*** Supplied data Section Begins ***
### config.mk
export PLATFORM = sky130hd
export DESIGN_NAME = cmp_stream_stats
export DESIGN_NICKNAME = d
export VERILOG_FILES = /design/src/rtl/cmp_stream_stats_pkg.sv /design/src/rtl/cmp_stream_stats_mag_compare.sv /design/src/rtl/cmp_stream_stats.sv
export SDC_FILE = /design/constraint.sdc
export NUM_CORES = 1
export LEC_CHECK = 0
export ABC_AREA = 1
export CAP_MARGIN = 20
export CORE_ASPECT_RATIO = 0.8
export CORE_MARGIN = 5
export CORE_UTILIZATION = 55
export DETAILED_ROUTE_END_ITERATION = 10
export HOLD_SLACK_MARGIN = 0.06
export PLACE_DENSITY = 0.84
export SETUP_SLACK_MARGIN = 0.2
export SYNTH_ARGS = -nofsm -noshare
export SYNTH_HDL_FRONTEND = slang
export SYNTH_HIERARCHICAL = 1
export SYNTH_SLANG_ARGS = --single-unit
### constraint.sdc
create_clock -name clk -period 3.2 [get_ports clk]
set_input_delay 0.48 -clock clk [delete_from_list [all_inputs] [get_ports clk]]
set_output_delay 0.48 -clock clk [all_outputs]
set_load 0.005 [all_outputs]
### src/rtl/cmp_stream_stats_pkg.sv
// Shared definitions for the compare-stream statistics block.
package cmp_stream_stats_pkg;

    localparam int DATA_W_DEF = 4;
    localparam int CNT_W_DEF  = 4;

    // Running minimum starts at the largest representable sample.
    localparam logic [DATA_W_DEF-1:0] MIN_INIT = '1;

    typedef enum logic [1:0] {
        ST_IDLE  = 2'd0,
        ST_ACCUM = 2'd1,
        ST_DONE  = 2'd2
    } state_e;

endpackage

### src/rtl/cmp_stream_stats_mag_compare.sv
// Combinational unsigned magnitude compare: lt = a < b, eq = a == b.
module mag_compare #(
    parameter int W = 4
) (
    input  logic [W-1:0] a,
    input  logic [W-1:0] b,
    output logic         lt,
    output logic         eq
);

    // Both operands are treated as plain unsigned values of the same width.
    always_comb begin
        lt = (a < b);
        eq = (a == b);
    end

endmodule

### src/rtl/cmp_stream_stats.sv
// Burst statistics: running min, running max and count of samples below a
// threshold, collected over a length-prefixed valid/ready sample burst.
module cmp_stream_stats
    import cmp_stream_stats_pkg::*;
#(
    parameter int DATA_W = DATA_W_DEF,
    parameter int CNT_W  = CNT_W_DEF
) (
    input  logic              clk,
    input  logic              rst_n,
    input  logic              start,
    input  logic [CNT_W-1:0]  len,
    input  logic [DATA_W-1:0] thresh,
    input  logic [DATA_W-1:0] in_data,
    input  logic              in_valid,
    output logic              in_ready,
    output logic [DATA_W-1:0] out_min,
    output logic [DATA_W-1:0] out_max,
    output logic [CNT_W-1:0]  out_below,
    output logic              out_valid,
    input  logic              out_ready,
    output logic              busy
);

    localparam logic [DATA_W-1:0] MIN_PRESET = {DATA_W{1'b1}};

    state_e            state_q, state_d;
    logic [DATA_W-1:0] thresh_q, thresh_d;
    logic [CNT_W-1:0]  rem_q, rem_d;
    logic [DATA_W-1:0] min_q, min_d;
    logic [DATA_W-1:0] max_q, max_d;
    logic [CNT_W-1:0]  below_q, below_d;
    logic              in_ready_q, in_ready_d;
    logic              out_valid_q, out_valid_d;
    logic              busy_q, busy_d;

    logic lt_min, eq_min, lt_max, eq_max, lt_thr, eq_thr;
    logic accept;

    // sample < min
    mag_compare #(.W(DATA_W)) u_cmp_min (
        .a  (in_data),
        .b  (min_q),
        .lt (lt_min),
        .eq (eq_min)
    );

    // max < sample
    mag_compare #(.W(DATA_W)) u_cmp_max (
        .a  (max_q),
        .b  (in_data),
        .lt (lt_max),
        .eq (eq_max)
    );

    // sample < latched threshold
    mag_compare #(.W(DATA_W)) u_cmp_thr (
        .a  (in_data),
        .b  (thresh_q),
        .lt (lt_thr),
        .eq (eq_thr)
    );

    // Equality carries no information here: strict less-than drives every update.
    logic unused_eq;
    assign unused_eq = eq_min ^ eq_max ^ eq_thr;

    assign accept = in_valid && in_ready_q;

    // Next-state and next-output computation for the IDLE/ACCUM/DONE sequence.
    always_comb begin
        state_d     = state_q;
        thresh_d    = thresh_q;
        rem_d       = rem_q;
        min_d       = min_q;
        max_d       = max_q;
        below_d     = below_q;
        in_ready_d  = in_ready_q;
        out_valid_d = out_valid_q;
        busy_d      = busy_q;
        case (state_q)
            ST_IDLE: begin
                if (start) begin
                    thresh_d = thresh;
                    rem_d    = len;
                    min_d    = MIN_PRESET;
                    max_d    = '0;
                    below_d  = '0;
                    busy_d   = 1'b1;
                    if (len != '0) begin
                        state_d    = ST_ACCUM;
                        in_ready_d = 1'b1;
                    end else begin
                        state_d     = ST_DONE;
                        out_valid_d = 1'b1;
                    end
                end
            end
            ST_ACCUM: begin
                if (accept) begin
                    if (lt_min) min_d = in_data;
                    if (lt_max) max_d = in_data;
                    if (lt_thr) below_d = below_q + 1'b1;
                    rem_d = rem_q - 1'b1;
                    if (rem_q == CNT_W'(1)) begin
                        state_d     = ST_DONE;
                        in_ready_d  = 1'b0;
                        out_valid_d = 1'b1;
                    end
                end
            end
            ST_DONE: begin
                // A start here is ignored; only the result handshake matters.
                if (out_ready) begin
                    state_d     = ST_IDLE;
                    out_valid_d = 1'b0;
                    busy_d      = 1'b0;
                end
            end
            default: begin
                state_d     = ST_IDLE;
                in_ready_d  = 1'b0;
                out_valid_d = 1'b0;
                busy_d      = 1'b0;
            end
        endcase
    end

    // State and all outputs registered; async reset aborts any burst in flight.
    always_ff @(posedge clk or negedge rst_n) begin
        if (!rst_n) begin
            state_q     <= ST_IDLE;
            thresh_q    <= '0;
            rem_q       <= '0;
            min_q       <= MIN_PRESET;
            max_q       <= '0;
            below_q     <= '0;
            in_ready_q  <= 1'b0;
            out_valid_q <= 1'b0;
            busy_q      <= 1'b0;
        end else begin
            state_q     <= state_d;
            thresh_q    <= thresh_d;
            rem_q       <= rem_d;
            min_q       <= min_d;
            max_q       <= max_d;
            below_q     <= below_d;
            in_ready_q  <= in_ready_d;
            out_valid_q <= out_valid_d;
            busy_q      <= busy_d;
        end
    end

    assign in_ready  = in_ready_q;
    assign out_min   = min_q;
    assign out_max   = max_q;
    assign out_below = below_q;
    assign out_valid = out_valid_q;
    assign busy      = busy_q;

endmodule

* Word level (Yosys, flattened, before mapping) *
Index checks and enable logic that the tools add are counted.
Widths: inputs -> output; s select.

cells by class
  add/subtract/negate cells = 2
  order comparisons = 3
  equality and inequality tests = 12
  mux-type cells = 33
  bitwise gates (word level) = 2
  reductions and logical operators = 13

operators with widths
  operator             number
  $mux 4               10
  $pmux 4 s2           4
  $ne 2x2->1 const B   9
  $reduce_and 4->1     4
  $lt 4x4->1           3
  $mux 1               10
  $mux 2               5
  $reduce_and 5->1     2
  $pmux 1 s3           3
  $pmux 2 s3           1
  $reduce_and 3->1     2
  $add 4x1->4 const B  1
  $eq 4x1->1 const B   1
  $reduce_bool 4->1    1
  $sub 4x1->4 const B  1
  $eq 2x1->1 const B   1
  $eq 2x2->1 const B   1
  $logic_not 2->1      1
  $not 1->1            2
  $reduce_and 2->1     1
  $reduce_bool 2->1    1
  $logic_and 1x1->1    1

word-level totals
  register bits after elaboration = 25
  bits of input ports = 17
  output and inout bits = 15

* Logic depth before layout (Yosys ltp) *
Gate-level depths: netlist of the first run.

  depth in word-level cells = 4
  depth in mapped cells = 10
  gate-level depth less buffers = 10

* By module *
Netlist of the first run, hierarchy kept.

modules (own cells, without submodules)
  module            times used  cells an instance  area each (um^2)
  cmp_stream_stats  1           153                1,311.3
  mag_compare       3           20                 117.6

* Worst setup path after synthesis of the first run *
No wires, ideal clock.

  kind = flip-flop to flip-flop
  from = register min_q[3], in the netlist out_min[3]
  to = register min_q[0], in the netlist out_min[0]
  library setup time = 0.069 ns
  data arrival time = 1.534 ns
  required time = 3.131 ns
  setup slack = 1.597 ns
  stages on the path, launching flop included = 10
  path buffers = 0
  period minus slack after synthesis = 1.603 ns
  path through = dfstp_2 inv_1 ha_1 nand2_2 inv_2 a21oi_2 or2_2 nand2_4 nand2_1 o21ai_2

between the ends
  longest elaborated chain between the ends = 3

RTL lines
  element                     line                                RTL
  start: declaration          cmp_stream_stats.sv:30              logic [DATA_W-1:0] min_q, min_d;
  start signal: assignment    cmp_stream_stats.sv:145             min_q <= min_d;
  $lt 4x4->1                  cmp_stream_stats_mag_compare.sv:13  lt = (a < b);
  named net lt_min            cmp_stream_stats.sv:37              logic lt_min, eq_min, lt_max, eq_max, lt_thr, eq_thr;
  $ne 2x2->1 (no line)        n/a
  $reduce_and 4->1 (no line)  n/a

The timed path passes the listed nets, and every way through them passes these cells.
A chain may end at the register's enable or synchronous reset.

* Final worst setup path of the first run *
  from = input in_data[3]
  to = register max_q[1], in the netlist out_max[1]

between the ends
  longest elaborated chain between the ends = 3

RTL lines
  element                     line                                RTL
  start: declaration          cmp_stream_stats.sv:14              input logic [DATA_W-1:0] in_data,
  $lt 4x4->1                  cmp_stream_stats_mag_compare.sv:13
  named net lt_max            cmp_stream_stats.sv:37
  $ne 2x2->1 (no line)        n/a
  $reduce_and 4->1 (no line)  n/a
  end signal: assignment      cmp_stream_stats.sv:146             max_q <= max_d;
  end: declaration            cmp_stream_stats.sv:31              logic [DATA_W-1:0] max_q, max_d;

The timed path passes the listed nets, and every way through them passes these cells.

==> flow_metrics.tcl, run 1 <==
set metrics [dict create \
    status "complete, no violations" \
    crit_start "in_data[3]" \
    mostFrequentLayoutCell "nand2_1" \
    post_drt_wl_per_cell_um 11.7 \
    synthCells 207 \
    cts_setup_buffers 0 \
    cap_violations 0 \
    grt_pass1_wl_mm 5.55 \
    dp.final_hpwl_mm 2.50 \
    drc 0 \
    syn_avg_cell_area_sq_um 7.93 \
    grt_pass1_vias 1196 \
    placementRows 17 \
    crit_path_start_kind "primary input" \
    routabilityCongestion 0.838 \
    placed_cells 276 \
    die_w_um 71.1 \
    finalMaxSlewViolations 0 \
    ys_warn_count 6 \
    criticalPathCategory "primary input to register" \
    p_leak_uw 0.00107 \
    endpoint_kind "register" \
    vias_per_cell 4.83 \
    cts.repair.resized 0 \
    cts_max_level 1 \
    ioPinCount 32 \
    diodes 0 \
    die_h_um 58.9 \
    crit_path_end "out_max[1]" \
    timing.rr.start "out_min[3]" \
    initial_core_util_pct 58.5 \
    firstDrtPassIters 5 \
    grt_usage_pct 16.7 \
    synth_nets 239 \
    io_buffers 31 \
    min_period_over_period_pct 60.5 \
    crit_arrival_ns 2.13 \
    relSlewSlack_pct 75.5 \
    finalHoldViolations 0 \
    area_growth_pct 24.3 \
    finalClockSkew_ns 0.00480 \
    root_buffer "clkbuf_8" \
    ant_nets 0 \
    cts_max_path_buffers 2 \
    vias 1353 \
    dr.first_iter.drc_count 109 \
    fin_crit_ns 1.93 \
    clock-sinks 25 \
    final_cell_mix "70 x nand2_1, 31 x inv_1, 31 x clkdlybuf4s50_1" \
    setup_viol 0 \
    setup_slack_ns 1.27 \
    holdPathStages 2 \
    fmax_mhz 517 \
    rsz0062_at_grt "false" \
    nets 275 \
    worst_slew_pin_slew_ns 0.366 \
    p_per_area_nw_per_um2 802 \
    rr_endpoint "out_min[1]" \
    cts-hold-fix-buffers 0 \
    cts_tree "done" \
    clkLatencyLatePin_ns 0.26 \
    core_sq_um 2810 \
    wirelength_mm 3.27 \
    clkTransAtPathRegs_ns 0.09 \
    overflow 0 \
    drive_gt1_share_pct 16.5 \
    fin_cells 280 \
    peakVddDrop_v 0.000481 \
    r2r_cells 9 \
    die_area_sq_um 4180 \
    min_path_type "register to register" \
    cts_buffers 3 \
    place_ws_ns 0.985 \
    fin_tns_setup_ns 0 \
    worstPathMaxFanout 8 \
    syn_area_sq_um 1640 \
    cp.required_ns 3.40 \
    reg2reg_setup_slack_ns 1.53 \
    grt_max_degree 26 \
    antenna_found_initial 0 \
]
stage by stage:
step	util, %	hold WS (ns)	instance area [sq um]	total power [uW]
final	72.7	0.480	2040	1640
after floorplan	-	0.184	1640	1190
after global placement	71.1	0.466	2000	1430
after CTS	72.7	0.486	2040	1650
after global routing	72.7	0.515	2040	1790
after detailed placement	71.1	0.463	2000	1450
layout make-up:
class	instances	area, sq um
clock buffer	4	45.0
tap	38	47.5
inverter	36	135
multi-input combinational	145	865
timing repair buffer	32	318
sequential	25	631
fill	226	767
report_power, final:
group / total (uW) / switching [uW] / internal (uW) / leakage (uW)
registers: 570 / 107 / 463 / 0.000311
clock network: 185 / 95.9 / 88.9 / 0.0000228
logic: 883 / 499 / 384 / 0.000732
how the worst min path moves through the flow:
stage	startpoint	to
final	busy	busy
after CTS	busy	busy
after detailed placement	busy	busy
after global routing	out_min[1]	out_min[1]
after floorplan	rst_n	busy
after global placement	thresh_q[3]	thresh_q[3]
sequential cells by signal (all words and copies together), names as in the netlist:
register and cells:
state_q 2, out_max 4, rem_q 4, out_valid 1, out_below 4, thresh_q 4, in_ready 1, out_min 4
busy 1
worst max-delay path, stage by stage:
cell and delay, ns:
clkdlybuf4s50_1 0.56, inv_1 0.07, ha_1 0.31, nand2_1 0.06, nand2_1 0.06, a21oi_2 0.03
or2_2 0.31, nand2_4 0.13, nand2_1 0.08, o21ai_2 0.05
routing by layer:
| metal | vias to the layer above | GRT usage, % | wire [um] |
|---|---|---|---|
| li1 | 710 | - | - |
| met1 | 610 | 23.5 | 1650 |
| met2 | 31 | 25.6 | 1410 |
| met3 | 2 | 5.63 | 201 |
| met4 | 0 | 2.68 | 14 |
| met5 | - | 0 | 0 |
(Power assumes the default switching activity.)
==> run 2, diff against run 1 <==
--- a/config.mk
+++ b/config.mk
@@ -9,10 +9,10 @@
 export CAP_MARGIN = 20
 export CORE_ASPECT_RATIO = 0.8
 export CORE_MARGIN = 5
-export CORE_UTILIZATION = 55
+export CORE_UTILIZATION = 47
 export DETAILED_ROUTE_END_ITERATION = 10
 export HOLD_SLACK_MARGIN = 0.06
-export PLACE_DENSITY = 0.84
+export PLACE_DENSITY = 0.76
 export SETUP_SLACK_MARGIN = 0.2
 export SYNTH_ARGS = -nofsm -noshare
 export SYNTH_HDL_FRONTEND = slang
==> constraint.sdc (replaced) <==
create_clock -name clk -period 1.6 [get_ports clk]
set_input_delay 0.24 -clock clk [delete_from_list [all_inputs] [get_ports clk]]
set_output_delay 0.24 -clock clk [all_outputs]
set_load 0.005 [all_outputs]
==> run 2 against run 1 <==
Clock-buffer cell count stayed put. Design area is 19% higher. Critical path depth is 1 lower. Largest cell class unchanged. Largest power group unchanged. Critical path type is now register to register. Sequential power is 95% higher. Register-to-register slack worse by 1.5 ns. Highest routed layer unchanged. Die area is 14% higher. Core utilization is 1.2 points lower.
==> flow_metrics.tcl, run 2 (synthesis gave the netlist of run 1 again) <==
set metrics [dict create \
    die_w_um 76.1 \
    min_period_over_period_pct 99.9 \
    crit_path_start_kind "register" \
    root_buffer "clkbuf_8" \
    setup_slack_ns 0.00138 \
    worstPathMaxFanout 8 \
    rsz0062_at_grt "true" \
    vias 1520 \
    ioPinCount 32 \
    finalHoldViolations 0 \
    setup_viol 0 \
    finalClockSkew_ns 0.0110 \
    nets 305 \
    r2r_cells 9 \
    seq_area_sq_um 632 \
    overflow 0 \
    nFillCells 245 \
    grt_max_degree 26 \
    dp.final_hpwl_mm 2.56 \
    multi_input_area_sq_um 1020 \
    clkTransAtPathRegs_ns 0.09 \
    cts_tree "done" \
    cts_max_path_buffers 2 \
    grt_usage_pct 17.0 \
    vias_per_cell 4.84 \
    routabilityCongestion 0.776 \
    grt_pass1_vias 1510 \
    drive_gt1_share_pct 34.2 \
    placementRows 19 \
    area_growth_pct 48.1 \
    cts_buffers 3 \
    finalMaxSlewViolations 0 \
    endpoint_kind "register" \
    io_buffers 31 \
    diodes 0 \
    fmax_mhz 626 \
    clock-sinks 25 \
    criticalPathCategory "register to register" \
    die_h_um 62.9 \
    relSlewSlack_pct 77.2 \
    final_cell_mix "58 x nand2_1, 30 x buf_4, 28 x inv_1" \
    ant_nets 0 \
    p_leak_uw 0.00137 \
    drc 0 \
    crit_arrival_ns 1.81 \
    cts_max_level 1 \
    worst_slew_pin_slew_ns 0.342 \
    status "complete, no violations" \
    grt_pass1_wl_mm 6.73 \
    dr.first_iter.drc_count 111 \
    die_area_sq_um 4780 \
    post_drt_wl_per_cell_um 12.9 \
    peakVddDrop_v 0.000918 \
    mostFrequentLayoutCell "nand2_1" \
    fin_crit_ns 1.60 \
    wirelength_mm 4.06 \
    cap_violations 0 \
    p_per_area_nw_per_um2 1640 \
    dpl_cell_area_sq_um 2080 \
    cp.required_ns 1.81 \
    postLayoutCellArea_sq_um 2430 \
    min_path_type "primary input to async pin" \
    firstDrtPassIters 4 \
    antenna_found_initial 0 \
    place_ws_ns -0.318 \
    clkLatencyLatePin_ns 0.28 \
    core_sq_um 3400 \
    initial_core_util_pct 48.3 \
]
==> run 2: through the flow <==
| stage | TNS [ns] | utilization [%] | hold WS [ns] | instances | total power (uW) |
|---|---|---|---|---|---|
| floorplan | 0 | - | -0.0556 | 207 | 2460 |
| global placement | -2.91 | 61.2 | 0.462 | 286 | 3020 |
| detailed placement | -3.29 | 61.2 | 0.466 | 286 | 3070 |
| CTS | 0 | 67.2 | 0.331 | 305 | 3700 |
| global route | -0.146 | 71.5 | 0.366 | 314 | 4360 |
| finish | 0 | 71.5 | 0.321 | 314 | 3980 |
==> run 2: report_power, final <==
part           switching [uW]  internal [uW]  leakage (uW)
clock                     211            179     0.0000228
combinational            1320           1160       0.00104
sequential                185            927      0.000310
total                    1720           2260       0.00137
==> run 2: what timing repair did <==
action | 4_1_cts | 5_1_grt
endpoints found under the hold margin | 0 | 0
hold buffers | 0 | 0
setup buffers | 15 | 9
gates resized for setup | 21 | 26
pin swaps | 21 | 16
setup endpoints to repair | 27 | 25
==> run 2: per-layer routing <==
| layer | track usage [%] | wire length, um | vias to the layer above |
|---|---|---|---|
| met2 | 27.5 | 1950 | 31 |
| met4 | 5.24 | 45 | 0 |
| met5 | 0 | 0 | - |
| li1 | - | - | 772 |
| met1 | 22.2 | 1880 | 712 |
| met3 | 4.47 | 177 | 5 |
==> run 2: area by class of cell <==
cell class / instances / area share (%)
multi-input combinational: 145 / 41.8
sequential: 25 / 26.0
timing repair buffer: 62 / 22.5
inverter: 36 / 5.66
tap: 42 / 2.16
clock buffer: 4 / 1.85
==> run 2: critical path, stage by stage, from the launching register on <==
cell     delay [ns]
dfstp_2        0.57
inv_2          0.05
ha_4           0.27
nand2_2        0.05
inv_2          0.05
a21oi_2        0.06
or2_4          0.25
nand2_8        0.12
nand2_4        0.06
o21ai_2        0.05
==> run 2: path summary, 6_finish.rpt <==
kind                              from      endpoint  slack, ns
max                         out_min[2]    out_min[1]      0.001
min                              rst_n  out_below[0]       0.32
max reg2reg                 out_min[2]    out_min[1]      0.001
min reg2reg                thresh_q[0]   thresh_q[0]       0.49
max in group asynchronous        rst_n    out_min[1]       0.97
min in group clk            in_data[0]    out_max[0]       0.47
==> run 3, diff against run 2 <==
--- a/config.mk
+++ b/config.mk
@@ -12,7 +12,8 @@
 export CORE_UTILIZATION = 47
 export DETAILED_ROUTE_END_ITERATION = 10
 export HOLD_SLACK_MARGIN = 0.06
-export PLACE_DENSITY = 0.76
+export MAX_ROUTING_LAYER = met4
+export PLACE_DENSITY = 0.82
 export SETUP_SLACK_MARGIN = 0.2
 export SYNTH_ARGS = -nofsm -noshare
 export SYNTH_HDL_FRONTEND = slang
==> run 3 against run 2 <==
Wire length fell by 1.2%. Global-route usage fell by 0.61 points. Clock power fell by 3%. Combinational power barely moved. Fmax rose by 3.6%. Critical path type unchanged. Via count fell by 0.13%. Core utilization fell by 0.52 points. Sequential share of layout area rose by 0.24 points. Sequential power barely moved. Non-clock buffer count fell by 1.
*** Supplied data Section Ends ***
Exercise objective -
For the string "constraint", find every line of the material that contains it, and copy each one.

Solution to this task -
export SDC_FILE = /design/constraint.sdc
### constraint.sdc
==> constraint.sdc (replaced) <==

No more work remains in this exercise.